THE praise of that Being, to whom we are all amenable, is a subject too solemn for the present occasion, too hallowed for the present speaker. With what, and how many other beings we stand related, is now, perhaps, somewhat doubtful. In speaking, therefore, of the praise of other beings, as a source of happiness, and a motive of excellence, the praise of our fellow men only will be mentioned.

For this praise perhaps all have a fondness: It may with justice be said, that man loves the applause of man. The wise ancients were of this opinion. They regarded a love of glory as the strongest proof [Page 12] of man's divine original; and ever considered those minds the most exalted, which had the strongest passion for praise. Men seem prepared by their na­ture, not only to admire and applaud whatever is magnificent in the atchievements of others, but also to feel a peculiar delight in the merit and fruition of that applause which is the just reward of noble actions. The same men who have readily resign­ed ease, pleasure and tranquility; assumed care, en­dured fatigue, and smiled amidst perilous enter­prizes, have yet trembled at the first approach of in­famy. None are so base, so worthless, so entirely insignificant, so contaminated with crimes or scarred with ignominy, but they still fancy themselves pos­sessed of some shade, some faded tint of excellency. Place them on the lowest grade of human infamy, and even there the cold dank breath of universal neglect cannot entirely extinguish this god-like pas­sion. From that abyss of depression, they lift their eyes towards the sun of glory, and vainly solace themselves with recollection of their blighted ho­nours.

THAT the acquisition of this glory and applause, which men so ardently desire, will greatly augment the felicity of those who obtain them, cannot be doubted. It is no less certain, that this applause can be obtained by excellence alone. In the unvitiated state of public opinion, there seems to be a tacit agreement among mankind, to bestow ex­traordinary praise on nothing but extraordinary merit. This originates from the very constitution of our nature. We never set a high value on easy acquisitions. Rational men seldom arrogate to themselves any merit on account of the possession of accidental honour or emolument. But acquire­ments made by toil, care, vigilance and long perse­verance, are highly prized.

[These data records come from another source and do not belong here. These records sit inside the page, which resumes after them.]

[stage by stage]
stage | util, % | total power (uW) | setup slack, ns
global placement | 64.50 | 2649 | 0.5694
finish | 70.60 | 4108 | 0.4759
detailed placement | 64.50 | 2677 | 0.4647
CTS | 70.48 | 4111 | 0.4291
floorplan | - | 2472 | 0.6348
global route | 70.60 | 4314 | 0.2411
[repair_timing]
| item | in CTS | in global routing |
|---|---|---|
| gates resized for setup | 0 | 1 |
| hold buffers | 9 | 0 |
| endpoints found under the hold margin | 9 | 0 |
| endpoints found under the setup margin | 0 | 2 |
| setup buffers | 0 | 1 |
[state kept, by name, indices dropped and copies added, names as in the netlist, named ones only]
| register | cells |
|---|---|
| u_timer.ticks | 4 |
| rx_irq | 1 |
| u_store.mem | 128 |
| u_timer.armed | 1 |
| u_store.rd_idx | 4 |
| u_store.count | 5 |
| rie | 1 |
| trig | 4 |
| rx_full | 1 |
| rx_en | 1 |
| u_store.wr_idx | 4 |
$ cat src/rtl/tbclr_pkg.sv
package tbclr_pkg;

    localparam int          BYTE_W   = 8;
    localparam logic [7:0]  KEY_ARM  = 8'hA5;
    localparam logic [7:0]  KEY_FIRE = 8'h5A;
    localparam logic [7:0]  RD_FILL  = 8'h00;

    typedef enum logic {
        TRK_IDLE  = 1'b0,
        TRK_ARMED = 1'b1
    } trk_state_e;

    typedef enum logic [1:0] {
        KEY_NONE  = 2'd0,
        KEY_ISARM = 2'd1,
        KEY_ISFIRE = 2'd2,
        KEY_OTHER = 2'd3
    } key_kind_e;

    typedef struct packed {
        logic              hit;
        logic [BYTE_W-1:0] data;
    } key_wr_t;

    function automatic key_kind_e classify(key_wr_t w);
        if (!w.hit)                 return KEY_NONE;
        else if (w.data == KEY_ARM) return KEY_ISARM;
        else if (w.data == KEY_FIRE) return KEY_ISFIRE;
        else                        return KEY_OTHER;
    endfunction

    function automatic trk_state_e next_state(trk_state_e s, key_kind_e k);
        case (k)
            KEY_NONE:  return s;
            KEY_ISARM: return TRK_ARMED;
            default:   return TRK_IDLE;
        endcase
    endfunction

endpackage

$ cat src/rtl/tbclr_key_tracker.sv
module tbclr_key_tracker
    import tbclr_pkg::*;
(
    input  logic    clk,
    input  logic    rst,
    input  key_wr_t wr,
    output logic    armed,
    output logic    fire
);

    trk_state_e st_q;
    trk_state_e st_d;
    key_kind_e  kind;

    always_comb begin
        kind = classify(wr);
        st_d = next_state(st_q, kind);
        fire = (st_q == TRK_ARMED) && (kind == KEY_ISFIRE);
    end

    always_ff @(posedge clk) begin
        if (rst) st_q <= TRK_IDLE;
        else     st_q <= st_d;
    end

    assign armed = (st_q == TRK_ARMED);

endmodule
`config.mk`:
```
export PLATFORM = sky130hd
export DESIGN_NAME = status_flag_reg
export DESIGN_NICKNAME = d
export VERILOG_FILES = /design/src/rtl/status_flag_reg.sv
export SDC_FILE = /design/constraint.sdc
export NUM_CORES = 1
export LEC_CHECK = 0
export BUFFER_PORTS_ARGS = -buffer_cell sky130_fd_sc_hd__clkbuf_2
export CAP_MARGIN = 20
export CORE_AREA = 3 3 40 42
export CTS_CLUSTER_SIZE = 20
export DETAILED_ROUTE_END_ITERATION = 7
export DIE_AREA = 0 0 43 45
export PLACE_DENSITY = 0.65
export SLEW_MARGIN = 20
export SYNTH_ARGS = -nofsm -noshare
export SYNTH_HDL_FRONTEND = slang
export SYNTH_SLANG_ARGS = --single-unit
```
`constraint.sdc`:
```
create_clock -name clk -period 1 [get_ports clk]
set_clock_uncertainty 0.05 [all_clocks]
set_input_delay 0 -clock clk [delete_from_list [all_inputs] [get_ports clk]]
set_output_delay 0 -clock clk [all_outputs]
set_load 0.01 [all_outputs]
```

Their value seems en­hanced [Page 13] by all the anxiety of pursuit, and all the diffi­culty of acquisition.

THE emergencies of society render this constitu­tion necessary. Some social duties would never be performed, if any thing less than their performance could purchase the same applause and glory. We are sometimes called to defend our country. It is true our country involves objects endeared to us by so many relations, that, without any hope of glory for it, we might be induced to stretch out our arm in its defence. But this is not enough. Men would fight with a caution little less than pusillanimous, if they fought merely on the defensive. More than this must be done in the day of battle. Men must then make aggressions, must fight for acquisition, rush on danger, and be in a manner prodigal of life. When this is done, it is only because no other atchievements purchase so much glory as deeds of valour. It is the expectation of this glory which plucks from the brow of battle all its terrors, softens the field of slaughter into the bed of honour, and renders dying for our country delightful.

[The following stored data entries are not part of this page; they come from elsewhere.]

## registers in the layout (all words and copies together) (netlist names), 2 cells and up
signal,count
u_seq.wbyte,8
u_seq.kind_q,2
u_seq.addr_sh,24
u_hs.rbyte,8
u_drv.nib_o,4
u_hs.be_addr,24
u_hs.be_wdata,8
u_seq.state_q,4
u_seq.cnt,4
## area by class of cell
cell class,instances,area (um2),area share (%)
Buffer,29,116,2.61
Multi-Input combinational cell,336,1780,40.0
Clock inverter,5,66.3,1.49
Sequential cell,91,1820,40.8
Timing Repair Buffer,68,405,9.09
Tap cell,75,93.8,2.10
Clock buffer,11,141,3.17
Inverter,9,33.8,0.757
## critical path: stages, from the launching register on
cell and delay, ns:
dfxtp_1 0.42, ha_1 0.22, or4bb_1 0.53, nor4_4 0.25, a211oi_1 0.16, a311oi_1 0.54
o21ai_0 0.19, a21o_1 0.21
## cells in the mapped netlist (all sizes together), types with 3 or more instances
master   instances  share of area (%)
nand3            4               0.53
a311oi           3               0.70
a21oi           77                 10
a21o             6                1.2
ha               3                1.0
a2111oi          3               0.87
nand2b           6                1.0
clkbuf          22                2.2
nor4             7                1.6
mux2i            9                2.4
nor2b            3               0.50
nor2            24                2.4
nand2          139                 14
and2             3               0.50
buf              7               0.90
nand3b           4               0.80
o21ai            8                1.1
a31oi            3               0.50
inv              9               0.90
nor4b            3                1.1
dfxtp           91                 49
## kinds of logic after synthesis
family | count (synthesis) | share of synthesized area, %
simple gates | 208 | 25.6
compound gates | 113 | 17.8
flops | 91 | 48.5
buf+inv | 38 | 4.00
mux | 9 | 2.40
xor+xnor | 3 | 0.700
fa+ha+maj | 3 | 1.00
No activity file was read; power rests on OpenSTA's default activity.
### src/rtl/gspwm_ctrl.sv
module gspwm_ctrl
  import gspwm_pkg::*;
#(
  parameter int CNT_W       = 16,
  parameter int SAMPLE_EDGE = 33
) (
  input  logic             clk,
  input  logic             rst_n,
  input  logic             blank,
  output gsStrobe_t        strobe,
  output logic [CNT_W-1:0] count
);

  localparam logic [CNT_W-1:0] SAMPLE_CNT = CNT_W'(SAMPLE_EDGE - 1);
  localparam logic [CNT_W-1:0] CNT_LAST   = '1;

  logic firstPeriod;

  always_ff @(posedge clk) begin
    if (!rst_n) begin
      count       <= '0;
      firstPeriod <= 1'b1;
    end else if (blank) begin
      count       <= '0;
      firstPeriod <= 1'b1;
    end else begin
      count <= count + 1'b1;
      if (count == CNT_LAST) firstPeriod <= 1'b0;
    end
  end

  always_comb begin
    strobe.run    = !blank;
    strobe.sample = !blank && firstPeriod && (count == SAMPLE_CNT);
  end

endmodule

### src/rtl/gspwm_datapath.sv
module gspwm_datapath
  import gspwm_pkg::*;
#(
  parameter int NUM_CH  = 16,
  parameter int CNT_W   = 16,
  parameter int NUM_GRP = 4,
  parameter int LOD_MIN = 4097
) (
  input  logic                    clk,
  input  logic                    rst_n,
  input  gsStrobe_t               strobe,
  input  logic [CNT_W-1:0]        count,
  input  logic [NUM_CH*CNT_W-1:0] gsValue,
  input  logic [NUM_CH-1:0]       lowVolt,
  output logic [NUM_CH-1:0]       chanOn,
  output logic [NUM_CH-1:0]       lodStatus,
  output logic                    errOeN
);

  localparam logic [CNT_W-1:0] LOD_LIM = CNT_W'(LOD_MIN);

  logic [NUM_CH-1:0]               nomNext;
  logic [NUM_CH-1:0]               qualified;
  logic [NUM_CH-1:0]               delayedOn;
  logic [NUM_CH-1:0]               hit;
  logic [NUM_CH-1:0]               forceOff;
  logic [NUM_CH-1:0]               statusReg;
  logic [NUM_GRP-1:0][NUM_CH-1:0]  stage;

  // Per-channel compare against the counter and the fault threshold.
  for (genvar i = 0; i < NUM_CH; i++) begin : g_chan
    logic [CNT_W-1:0] gsCh;
    assign gsCh         = gsValue[i*CNT_W +: CNT_W];
    assign nomNext[i]   = strobe.run && (count < gsCh);
    assign qualified[i] = (gsCh >= LOD_LIM);
    assign delayedOn[i] = stage[i % NUM_GRP][i];
  end

  // Stagger line: stage d is the nominal pattern delayed by d clocks.
  always_ff @(posedge clk) begin
    if (!rst_n) begin
      stage <= '0;
    end else begin
      stage[0] <= nomNext;
      for (int d = 1; d < NUM_GRP; d++) begin
        stage[d] <= strobe.run ? stage[d-1] : '0;
      end
    end
  end

  assign chanOn = delayedOn & ~forceOff;
  assign hit    = chanOn & lowVolt & qualified;

  // Fault latch and automatic turn-off.
  always_ff @(posedge clk) begin
    if (!rst_n) begin
      forceOff  <= '0;
      statusReg <= '0;
    end else begin
      if (!strobe.run)        forceOff <= '0;
      else if (strobe.sample) forceOff <= forceOff | hit;
      if (strobe.sample) statusReg <= hit;
    end
  end

  assign lodStatus = statusReg & qualified;
  assign errOeN    = !(strobe.run && (|lodStatus));

endmodule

A DIFFERENT constitution would, perhaps, sub­vert society. If applause were bestowed on base­ness, indolence and cowardice; if the wreath of glo­ry were unbound from the brow of the valiant de­fender of his country, and held out to him who shrunk from the point of danger, or betrayed the armies of his nation to their enemies, would not that virtue, "which seeks no interest, no reward but praise," indignant retire from an ungrateful world? Would not vice, thus countenanced, encouraged and applauded, ride through the nations triumphant? Yes, the hero of Mount-Vernon would have sunk into contempt and oblivion, while the traitor of West-Point had not only rescued his name from the [Page 14] gibbet of infamy, but risen glorious amidst the ruins of his country. God hath therefore said to man, bestow praise and applause on those only, who have deserved fame and glory by excellence.

IF then nature has given us such a desire for praise; if this passion be inextinguishable by time or accident; if our feelings, the emergencies of so­ciety, and in a manner the voice of God himself, command us to bestow praise on those only who have earned it by extraordinary merit, what motive can more loudly call up all the energies of our souls, and give us a warmer ardour in pursuit of excel­lence, than a persuasion, that by it alone, we can ob­tain that praise of our fellow men, which the human heart forever so anxiously desires?

THE eternal duration of those acquisitions by which we purchase our own approbation, and the praise of other beings, is another source of felicity, and another motive to excellence. All our mental improvements will be ours forever. The soul's immortality is implied in this consideration. The truth of this doctrine is denied by the new sect of phi­losophers. In an assembly like this, composed of enlightened Americans, we shall not find one of that sect; one who is delighted with the degradation of his nature; who prefers annihilation to existence; who disbelieves doctrines because all men believe them, and because God himself has declared them to be true. If there should be, now listening to the speaker, one such monster of absurdity, to him no argument can be addressed. Pity may be extended to him, though his character must be abhorred. He must have designed or perpetrated iniquity, until he has travelled down all the grades of wickedness; until, by the lash of remorse, he is driven from the dominion of reason; and, to escape the scourgings [Page 15] of his own conscience, he throws himself headlong into the abyss of annihilation.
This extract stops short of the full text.